Arqueologia Subaquática
A descoberta do notável mecanismo começa em 1900. O mergulhador Elias Stadiatos teve uma surpresa e tanto: a uma profundidade de pouco mais de 40 metros no mar próximo da pequena ilha grega de Anticitera, ele viu o que descreveu aterrorizado ao seu capitão como “um monte de mulheres nuas e mortas”. O que Stadiatos tinha visto deviam ser na verdade estátuas de bronze, apenas parte do magnífico tesouro que permanecera perdido por quase dois mil anos quando um navio mercante grego afundara nas águas da região.

O mais valioso artefato recuperado deste carregamento passou inicialmente despercebido. Quando retirado das águas, seria algo como uma caixa de madeira carcomida, do tamanho aproximado de uma caixa de sapatos. Devido às condições precárias, o objeto logo se desfez em pedaços, mas por outro lado isto permitiu que percebessem algumas engrenagens agora expostas, e o artefato passou a ser conhecido como o mecanismo de Anticitera.

As inscrições em grego permitiram datá-lo de forma aproximada, e tal datação coincide com a dos outros objetos encontrados nos destroços do navio. O mecanismo de Anticitera foi construído e afundou nas águas do Mediterrâneo por volta do século IAC.

Pensou-se que seria um astrolábio, contudo havia os que argumentavam com razão que as inscrições eram complicadas demais para um mecanismo assim. Ao mesmo tempo, havia os que diziam que os gregos do século I AC não podiam construir nem mesmo um astrolábio. Passariam-se mais cinco décadas até que o trabalho de restauração do mecanismo de Anticitera chegasse a um ponto em que poderia receber maior atenção, o que foi feito de forma quase heróica pelo físico e historiador de ciência Derek de Solla Price.

Estudos pioneiros
Em 1951 Derek Price foi ao Museu Nacional em Atenas analisar por si mesmo o mecanismo. Ele estava familiar com a construção de astrolábios medievais, e uma longa jornada de pesquisas começaria.

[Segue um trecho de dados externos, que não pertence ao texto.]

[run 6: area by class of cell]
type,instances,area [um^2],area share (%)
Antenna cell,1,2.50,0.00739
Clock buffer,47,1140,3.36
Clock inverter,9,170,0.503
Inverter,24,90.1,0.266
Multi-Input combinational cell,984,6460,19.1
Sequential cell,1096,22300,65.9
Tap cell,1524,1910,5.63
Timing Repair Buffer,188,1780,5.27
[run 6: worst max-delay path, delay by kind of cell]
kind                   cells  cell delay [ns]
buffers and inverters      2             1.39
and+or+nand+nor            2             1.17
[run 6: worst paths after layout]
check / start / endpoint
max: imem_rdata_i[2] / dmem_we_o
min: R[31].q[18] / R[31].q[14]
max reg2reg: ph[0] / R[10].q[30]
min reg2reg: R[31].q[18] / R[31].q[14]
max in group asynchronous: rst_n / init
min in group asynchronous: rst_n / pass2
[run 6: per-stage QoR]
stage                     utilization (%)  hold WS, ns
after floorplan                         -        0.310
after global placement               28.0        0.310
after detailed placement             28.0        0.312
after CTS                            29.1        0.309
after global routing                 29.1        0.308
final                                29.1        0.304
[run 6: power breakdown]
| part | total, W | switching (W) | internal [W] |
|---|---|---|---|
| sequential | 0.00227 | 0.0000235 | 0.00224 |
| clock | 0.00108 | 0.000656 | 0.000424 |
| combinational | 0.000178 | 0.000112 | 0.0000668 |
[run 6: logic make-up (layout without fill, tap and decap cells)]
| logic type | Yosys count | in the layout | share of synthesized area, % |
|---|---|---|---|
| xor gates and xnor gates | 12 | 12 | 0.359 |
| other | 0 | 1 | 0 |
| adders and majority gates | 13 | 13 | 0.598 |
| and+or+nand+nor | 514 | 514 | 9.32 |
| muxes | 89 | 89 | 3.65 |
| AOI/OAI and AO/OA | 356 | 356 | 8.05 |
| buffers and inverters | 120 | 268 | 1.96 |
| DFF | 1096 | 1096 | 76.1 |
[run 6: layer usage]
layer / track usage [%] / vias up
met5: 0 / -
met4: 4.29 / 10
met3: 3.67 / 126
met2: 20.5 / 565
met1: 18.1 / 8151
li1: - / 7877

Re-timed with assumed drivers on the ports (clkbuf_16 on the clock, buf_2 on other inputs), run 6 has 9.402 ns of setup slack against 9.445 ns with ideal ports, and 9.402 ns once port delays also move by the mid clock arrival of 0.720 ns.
Source: an optimization exercise on an open RTL-to-GDS flow (aim: small area and a short achievable clock period). Production flows keep margins and buffers that such runs may drop. No run shown here included a check of the RTL's function; only the layout flow was run. No activity file was given, so power comes from the tool's default toggle rates.

[design/flow/config.mk]
export PLATFORM = sky130hd
export DESIGN_NAME = CannyEdge
export DESIGN_NICKNAME = CannyEdge
export VERILOG_FILES = /design/flow/design.v
export SDC_FILE = /design/flow/constraint.sdc
export NUM_CORES = 4
export LEC_CHECK = 0
export CAP_MARGIN = 20
export CORE_MARGIN = 2
export CORE_UTILIZATION = 40
export SETUP_SLACK_MARGIN = 5
export SLEW_MARGIN = 20
[design/flow/constraint.sdc]
create_clock -name core_clock -period 10.0 [get_ports {clk}]
set_input_delay 2.0000 -clock core_clock [delete_from_list [all_inputs] [get_ports {clk}]]
set_output_delay 2.0000 -clock core_clock [all_outputs]
set_load 0.01 [all_outputs]
This is an optimization exercise on Yosys and OpenROAD, whose aim is small area, a short achievable clock period and few clock cycles, not a production implementation. The RTL was checked by simulation tests, not by an equivalence proof against the original design.

## flow/run.sh

```bash
#!/bin/bash
# The standard layout (the standard.sh: ORFS with the standard synthesis,
# floorplan, power grid and tap cells), with one change: every input and
# output port is still given its own buffer, but a plain sky130 buffer
# (buf_2) instead of the delay cell (clkdlybuf4s50_1) buffer_ports picks by
# default, which adds about 0.6 ns to every path into or out of the design.
set -euo pipefail
export BUFFER_PORTS_ARGS="-buffer_cell sky130_fd_sc_hd__buf_2"
bash standard.sh > standard_make.log 2>&1
```

## standard.sh

```bash
#!/bin/bash
# synth_recipe.tcl (not shown) runs the flow's synth.tcl, then flattens the netlist and writes it again
# the make line also repeats each setting of config.mk as NAME=value (left out here)
make -C /OpenROAD-flow-scripts/flow DESIGN_CONFIG=/design/flow/config.mk WORK_HOME=/design/flow/orfs CLKGATE_MAP_FILE= SYNTH_SCRIPT=/design/flow/synth_recipe.tcl "${@:-finish}"
```

## config.mk

```make
export PLATFORM = sky130hd
export DESIGN_NAME = cnn_accel
export DESIGN_NICKNAME = cnn_accel
export VERILOG_FILES = /design/flow/design.v
export SDC_FILE = /design/flow/constraint.sdc
export NUM_CORES = 4
export LEC_CHECK = 0
export CAP_MARGIN = 20
export CORE_MARGIN = 2
export CORE_UTILIZATION = 40
export CTS_CLUSTER_DIAMETER = 100
export CTS_CLUSTER_SIZE = 30
export SLEW_MARGIN = 20
```

## constraint.sdc

```tcl
create_clock -name core_clock -period 20.0 [get_ports {clk}]
set_input_delay 4.0000 -clock core_clock [delete_from_list [all_inputs] [get_ports {clk}]]
set_output_delay 4.0000 -clock core_clock [all_outputs]
set_load 0.01 [all_outputs]
```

Em sua primeira publicação sobre o tema em 1955, Price situa o mecanismo de Anticitera como precursor de todos relógios mecânicos. Logo depois, em um fascinante artigo na revista Scientific American de junho de 1959, ele chama a atenção do mundo científico a diversos aspectos do mecanismo, apontando que devia ser um computador astronômico a partir das inscrições com referências ao zodíaco, corpos celestes e aos meses do ano. Estes mostradores são singulares por apresentar claras marcações periódicas, e se inferirmos a existência de ponteiros móveis, isto estabelece o mecanismo de Anticitera como o mais antigo instrumento cientificamente graduado que conhecemos.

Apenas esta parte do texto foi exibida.